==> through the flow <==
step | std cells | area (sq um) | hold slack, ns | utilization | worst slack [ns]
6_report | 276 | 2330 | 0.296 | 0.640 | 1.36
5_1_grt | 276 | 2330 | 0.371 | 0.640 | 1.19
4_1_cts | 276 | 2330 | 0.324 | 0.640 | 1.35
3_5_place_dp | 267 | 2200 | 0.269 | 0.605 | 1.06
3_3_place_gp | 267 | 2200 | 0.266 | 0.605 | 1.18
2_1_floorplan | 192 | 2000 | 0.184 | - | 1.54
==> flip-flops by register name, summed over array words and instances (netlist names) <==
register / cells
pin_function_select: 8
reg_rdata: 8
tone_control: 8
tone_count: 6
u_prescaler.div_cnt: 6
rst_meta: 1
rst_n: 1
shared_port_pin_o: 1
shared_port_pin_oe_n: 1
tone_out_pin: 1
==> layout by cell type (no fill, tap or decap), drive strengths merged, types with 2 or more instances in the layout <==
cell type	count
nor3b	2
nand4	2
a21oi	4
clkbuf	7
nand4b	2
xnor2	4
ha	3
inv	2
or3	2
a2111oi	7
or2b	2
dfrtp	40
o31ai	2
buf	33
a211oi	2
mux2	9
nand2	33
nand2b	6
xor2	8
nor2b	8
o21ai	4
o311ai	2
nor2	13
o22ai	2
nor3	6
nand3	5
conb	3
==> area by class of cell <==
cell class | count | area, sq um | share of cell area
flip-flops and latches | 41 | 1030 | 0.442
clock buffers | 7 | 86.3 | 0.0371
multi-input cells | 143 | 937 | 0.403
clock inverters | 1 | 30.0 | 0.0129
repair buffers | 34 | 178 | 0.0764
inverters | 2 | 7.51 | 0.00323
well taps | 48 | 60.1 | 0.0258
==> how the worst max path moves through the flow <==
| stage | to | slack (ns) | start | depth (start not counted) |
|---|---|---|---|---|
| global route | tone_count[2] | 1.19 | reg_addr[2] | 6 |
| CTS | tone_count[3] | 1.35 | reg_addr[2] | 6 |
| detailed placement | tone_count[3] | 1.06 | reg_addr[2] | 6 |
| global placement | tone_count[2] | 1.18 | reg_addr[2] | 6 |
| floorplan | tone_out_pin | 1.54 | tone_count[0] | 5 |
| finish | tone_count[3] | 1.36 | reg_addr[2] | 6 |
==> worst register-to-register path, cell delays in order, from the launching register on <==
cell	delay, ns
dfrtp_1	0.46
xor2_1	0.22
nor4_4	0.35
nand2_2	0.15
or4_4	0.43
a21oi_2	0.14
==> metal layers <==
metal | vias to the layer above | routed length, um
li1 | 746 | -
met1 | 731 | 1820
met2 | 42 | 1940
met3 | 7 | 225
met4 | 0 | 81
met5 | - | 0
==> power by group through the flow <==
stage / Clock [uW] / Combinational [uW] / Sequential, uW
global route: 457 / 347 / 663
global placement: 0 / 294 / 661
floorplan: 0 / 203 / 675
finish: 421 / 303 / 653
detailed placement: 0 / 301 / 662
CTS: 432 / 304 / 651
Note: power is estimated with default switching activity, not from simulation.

◇ ◇ ◇

As the exercise requires, copy out the data shown above word for word.

Exercise solution:
==> through the flow <==
step | std cells | area (sq um) | hold slack, ns | utilization | worst slack [ns]
6_report | 276 | 2330 | 0.296 | 0.640 | 1.36
5_1_grt | 276 | 2330 | 0.371 | 0.640 | 1.19
4_1_cts | 276 | 2330 | 0.324 | 0.640 | 1.35
3_5_place_dp | 267 | 2200 | 0.269 | 0.605 | 1.06
3_3_place_gp | 267 | 2200 | 0.266 | 0.605 | 1.18
2_1_floorplan | 192 | 2000 | 0.184 | - | 1.54
==> flip-flops by register name, summed over array words and instances (netlist names) <==
register / cells
pin_function_select: 8
reg_rdata: 8
tone_control: 8
tone_count: 6
u_prescaler.div_cnt: 6
rst_meta: 1
rst_n: 1
shared_port_pin_o: 1
shared_port_pin_oe_n: 1
tone_out_pin: 1
==> layout by cell type (no fill, tap or decap), drive strengths merged, types with 2 or more instances in the layout <==
cell type	count
nor3b	2
nand4	2
a21oi	4
clkbuf	7
nand4b	2
xnor2	4
ha	3
inv	2
or3	2
a2111oi	7
or2b	2
dfrtp	40
o31ai	2
buf	33
a211oi	2
mux2	9
nand2	33
nand2b	6
xor2	8
nor2b	8
o21ai	4
o311ai	2
nor2	13
o22ai	2
nor3	6
nand3	5
conb	3
==> area by class of cell <==
cell class | count | area, sq um | share of cell area
flip-flops and latches | 41 | 1030 | 0.442
clock buffers | 7 | 86.3 | 0.0371
multi-input cells | 143 | 937 | 0.403
clock inverters | 1 | 30.0 | 0.0129
repair buffers | 34 | 178 | 0.0764
inverters | 2 | 7.51 | 0.00323
well taps | 48 | 60.1 | 0.0258
==> how the worst max path moves through the flow <==
| stage | to | slack (ns) | start | depth (start not counted) |
|---|---|---|---|---|
| global route | tone_count[2] | 1.19 | reg_addr[2] | 6 |
| CTS | tone_count[3] | 1.35 | reg_addr[2] | 6 |
| detailed placement | tone_count[3] | 1.06 | reg_addr[2] | 6 |
| global placement | tone_count[2] | 1.18 | reg_addr[2] | 6 |
| floorplan | tone_out_pin | 1.54 | tone_count[0] | 5 |
| finish | tone_count[3] | 1.36 | reg_addr[2] | 6 |
==> worst register-to-register path, cell delays in order, from the launching register on <==
cell	delay, ns
dfrtp_1	0.46
xor2_1	0.22
nor4_4	0.35
nand2_2	0.15
or4_4	0.43
a21oi_2	0.14
==> metal layers <==
metal | vias to the layer above | routed length, um
li1 | 746 | -
met1 | 731 | 1820
met2 | 42 | 1940
met3 | 7 | 225
met4 | 0 | 81
met5 | - | 0
==> power by group through the flow <==
stage / Clock [uW] / Combinational [uW] / Sequential, uW
global route: 457 / 347 / 663
global placement: 0 / 294 / 661
floorplan: 0 / 203 / 675
finish: 421 / 303 / 653
detailed placement: 0 / 301 / 662
CTS: 432 / 304 / 651
Note: power is estimated with default switching activity, not from simulation.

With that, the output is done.